INSTRUCTIONS TO FOLLOW:
Your task is to repeat exactly the lines below between the line holding "output buffers: 88" and the line holding "drop: 0.170 mV", inclusive, and only those.

PROVIDED INFORMATION:

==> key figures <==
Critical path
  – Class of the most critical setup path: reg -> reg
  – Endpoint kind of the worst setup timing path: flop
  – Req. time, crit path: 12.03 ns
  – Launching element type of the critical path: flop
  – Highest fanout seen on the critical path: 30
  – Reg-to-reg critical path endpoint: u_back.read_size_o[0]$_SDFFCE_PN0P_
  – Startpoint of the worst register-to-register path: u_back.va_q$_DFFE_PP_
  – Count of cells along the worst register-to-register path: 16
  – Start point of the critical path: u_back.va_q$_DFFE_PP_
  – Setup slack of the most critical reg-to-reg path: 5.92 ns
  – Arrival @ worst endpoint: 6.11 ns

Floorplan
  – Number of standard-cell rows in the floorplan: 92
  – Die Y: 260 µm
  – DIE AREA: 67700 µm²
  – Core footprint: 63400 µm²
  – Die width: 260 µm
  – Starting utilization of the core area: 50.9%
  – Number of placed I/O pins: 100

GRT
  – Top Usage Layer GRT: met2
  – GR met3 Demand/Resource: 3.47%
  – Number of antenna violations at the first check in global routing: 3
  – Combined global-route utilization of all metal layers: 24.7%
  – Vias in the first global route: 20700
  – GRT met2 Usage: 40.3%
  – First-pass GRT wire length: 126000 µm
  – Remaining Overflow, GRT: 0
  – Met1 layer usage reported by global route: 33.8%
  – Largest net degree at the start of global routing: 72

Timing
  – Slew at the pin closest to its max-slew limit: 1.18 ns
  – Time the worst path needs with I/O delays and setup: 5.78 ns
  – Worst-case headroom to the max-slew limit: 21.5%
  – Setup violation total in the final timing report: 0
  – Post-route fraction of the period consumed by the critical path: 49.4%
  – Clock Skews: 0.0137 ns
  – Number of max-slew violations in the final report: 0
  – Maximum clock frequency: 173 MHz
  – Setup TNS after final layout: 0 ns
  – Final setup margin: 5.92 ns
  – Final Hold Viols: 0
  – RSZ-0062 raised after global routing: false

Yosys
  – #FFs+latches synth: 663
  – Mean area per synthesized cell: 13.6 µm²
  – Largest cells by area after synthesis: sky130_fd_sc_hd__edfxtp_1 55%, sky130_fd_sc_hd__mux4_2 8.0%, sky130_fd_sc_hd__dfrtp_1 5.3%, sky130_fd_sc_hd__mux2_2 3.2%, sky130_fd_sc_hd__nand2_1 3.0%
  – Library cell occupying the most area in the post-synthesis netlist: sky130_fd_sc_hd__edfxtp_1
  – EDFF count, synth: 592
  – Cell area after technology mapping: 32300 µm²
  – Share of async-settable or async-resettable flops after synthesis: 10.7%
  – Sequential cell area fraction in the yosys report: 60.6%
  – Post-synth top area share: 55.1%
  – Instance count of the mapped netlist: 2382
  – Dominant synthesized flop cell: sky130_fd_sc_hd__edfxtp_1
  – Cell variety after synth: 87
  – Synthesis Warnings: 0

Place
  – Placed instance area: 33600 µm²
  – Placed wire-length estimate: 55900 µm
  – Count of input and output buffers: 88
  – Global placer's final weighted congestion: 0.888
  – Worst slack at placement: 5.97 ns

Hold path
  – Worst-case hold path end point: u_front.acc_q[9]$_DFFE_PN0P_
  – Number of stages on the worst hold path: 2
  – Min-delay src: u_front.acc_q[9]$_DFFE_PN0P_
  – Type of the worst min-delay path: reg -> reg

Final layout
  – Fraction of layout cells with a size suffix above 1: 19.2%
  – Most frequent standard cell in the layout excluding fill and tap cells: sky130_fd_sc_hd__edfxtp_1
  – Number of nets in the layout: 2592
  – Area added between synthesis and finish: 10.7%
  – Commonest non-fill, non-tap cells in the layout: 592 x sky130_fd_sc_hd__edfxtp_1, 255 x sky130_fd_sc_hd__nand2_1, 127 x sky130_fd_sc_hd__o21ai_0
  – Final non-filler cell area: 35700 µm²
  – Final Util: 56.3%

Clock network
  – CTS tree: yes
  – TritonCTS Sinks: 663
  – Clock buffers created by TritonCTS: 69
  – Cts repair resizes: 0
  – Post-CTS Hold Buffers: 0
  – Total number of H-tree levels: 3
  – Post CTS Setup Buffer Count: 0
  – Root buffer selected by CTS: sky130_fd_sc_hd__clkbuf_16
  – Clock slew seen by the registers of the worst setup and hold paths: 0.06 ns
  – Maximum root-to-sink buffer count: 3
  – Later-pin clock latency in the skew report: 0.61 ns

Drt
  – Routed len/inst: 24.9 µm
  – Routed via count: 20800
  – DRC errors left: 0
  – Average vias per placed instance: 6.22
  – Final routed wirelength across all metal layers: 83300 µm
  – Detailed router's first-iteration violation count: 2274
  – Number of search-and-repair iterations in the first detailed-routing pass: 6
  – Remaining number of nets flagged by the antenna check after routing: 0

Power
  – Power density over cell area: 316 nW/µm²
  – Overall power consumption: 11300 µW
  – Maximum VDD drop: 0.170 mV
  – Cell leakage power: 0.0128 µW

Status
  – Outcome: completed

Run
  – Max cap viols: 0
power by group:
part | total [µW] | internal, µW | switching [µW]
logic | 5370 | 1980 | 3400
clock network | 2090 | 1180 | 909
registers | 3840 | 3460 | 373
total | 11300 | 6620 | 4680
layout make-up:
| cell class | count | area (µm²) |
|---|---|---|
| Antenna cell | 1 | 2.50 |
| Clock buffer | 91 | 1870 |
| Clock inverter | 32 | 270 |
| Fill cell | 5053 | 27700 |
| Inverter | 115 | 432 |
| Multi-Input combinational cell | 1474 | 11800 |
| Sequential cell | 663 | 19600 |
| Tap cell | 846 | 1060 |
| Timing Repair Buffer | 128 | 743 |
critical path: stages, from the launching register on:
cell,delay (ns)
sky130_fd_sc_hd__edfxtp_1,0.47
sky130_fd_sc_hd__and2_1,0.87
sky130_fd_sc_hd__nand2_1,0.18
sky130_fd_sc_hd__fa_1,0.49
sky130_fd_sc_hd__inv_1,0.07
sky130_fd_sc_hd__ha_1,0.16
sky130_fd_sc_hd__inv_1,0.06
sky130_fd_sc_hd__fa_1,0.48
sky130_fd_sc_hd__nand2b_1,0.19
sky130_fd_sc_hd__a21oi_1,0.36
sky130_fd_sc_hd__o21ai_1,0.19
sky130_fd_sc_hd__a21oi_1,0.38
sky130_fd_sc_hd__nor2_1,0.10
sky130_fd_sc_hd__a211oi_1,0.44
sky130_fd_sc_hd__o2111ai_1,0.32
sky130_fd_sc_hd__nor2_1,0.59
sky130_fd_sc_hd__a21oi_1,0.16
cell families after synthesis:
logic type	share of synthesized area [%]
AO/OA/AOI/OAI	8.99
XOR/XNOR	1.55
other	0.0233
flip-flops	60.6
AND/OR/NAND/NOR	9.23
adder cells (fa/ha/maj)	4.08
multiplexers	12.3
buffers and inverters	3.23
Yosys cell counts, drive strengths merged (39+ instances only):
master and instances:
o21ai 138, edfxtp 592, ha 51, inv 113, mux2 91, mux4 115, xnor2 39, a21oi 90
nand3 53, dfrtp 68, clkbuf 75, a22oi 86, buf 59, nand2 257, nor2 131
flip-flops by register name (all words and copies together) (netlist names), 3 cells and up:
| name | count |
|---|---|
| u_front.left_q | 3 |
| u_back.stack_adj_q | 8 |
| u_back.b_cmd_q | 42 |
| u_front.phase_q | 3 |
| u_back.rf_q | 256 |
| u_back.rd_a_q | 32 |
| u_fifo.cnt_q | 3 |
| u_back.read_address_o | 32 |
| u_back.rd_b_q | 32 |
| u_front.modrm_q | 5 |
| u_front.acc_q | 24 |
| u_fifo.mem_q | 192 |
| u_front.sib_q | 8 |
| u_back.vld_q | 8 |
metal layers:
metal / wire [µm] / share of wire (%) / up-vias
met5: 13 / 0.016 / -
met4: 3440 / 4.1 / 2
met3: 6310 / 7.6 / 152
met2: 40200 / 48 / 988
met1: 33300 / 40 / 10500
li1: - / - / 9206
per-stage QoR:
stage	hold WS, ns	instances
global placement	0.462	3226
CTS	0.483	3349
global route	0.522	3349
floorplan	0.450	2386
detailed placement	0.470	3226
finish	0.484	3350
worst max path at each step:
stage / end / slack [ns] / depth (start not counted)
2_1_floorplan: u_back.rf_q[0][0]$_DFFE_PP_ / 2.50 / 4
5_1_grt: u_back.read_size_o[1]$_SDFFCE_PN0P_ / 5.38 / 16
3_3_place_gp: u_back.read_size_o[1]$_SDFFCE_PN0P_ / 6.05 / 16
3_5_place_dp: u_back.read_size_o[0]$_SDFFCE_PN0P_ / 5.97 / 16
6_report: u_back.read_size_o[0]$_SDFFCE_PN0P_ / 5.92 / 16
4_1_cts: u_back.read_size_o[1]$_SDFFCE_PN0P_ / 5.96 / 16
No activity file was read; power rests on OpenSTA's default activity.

EXERCISE RESPONSE:
  – Count of input and output buffers: 88
  – Global placer's final weighted congestion: 0.888
  – Worst slack at placement: 5.97 ns

Hold path
  – Worst-case hold path end point: u_front.acc_q[9]$_DFFE_PN0P_
  – Number of stages on the worst hold path: 2
  – Min-delay src: u_front.acc_q[9]$_DFFE_PN0P_
  – Type of the worst min-delay path: reg -> reg

Final layout
  – Fraction of layout cells with a size suffix above 1: 19.2%
  – Most frequent standard cell in the layout excluding fill and tap cells: sky130_fd_sc_hd__edfxtp_1
  – Number of nets in the layout: 2592
  – Area added between synthesis and finish: 10.7%
  – Commonest non-fill, non-tap cells in the layout: 592 x sky130_fd_sc_hd__edfxtp_1, 255 x sky130_fd_sc_hd__nand2_1, 127 x sky130_fd_sc_hd__o21ai_0
  – Final non-filler cell area: 35700 µm²
  – Final Util: 56.3%

Clock network
  – CTS tree: yes
  – TritonCTS Sinks: 663
  – Clock buffers created by TritonCTS: 69
  – Cts repair resizes: 0
  – Post-CTS Hold Buffers: 0
  – Total number of H-tree levels: 3
  – Post CTS Setup Buffer Count: 0
  – Root buffer selected by CTS: sky130_fd_sc_hd__clkbuf_16
  – Clock slew seen by the registers of the worst setup and hold paths: 0.06 ns
  – Maximum root-to-sink buffer count: 3
  – Later-pin clock latency in the skew report: 0.61 ns

Drt
  – Routed len/inst: 24.9 µm
  – Routed via count: 20800
  – DRC errors left: 0
  – Average vias per placed instance: 6.22
  – Final routed wirelength across all metal layers: 83300 µm
  – Detailed router's first-iteration violation count: 2274
  – Number of search-and-repair iterations in the first detailed-routing pass: 6
  – Remaining number of nets flagged by the antenna check after routing: 0

Power
  – Power density over cell area: 316 nW/µm²
  – Overall power consumption: 11300 µW
  – Maximum VDD drop: 0.170 mV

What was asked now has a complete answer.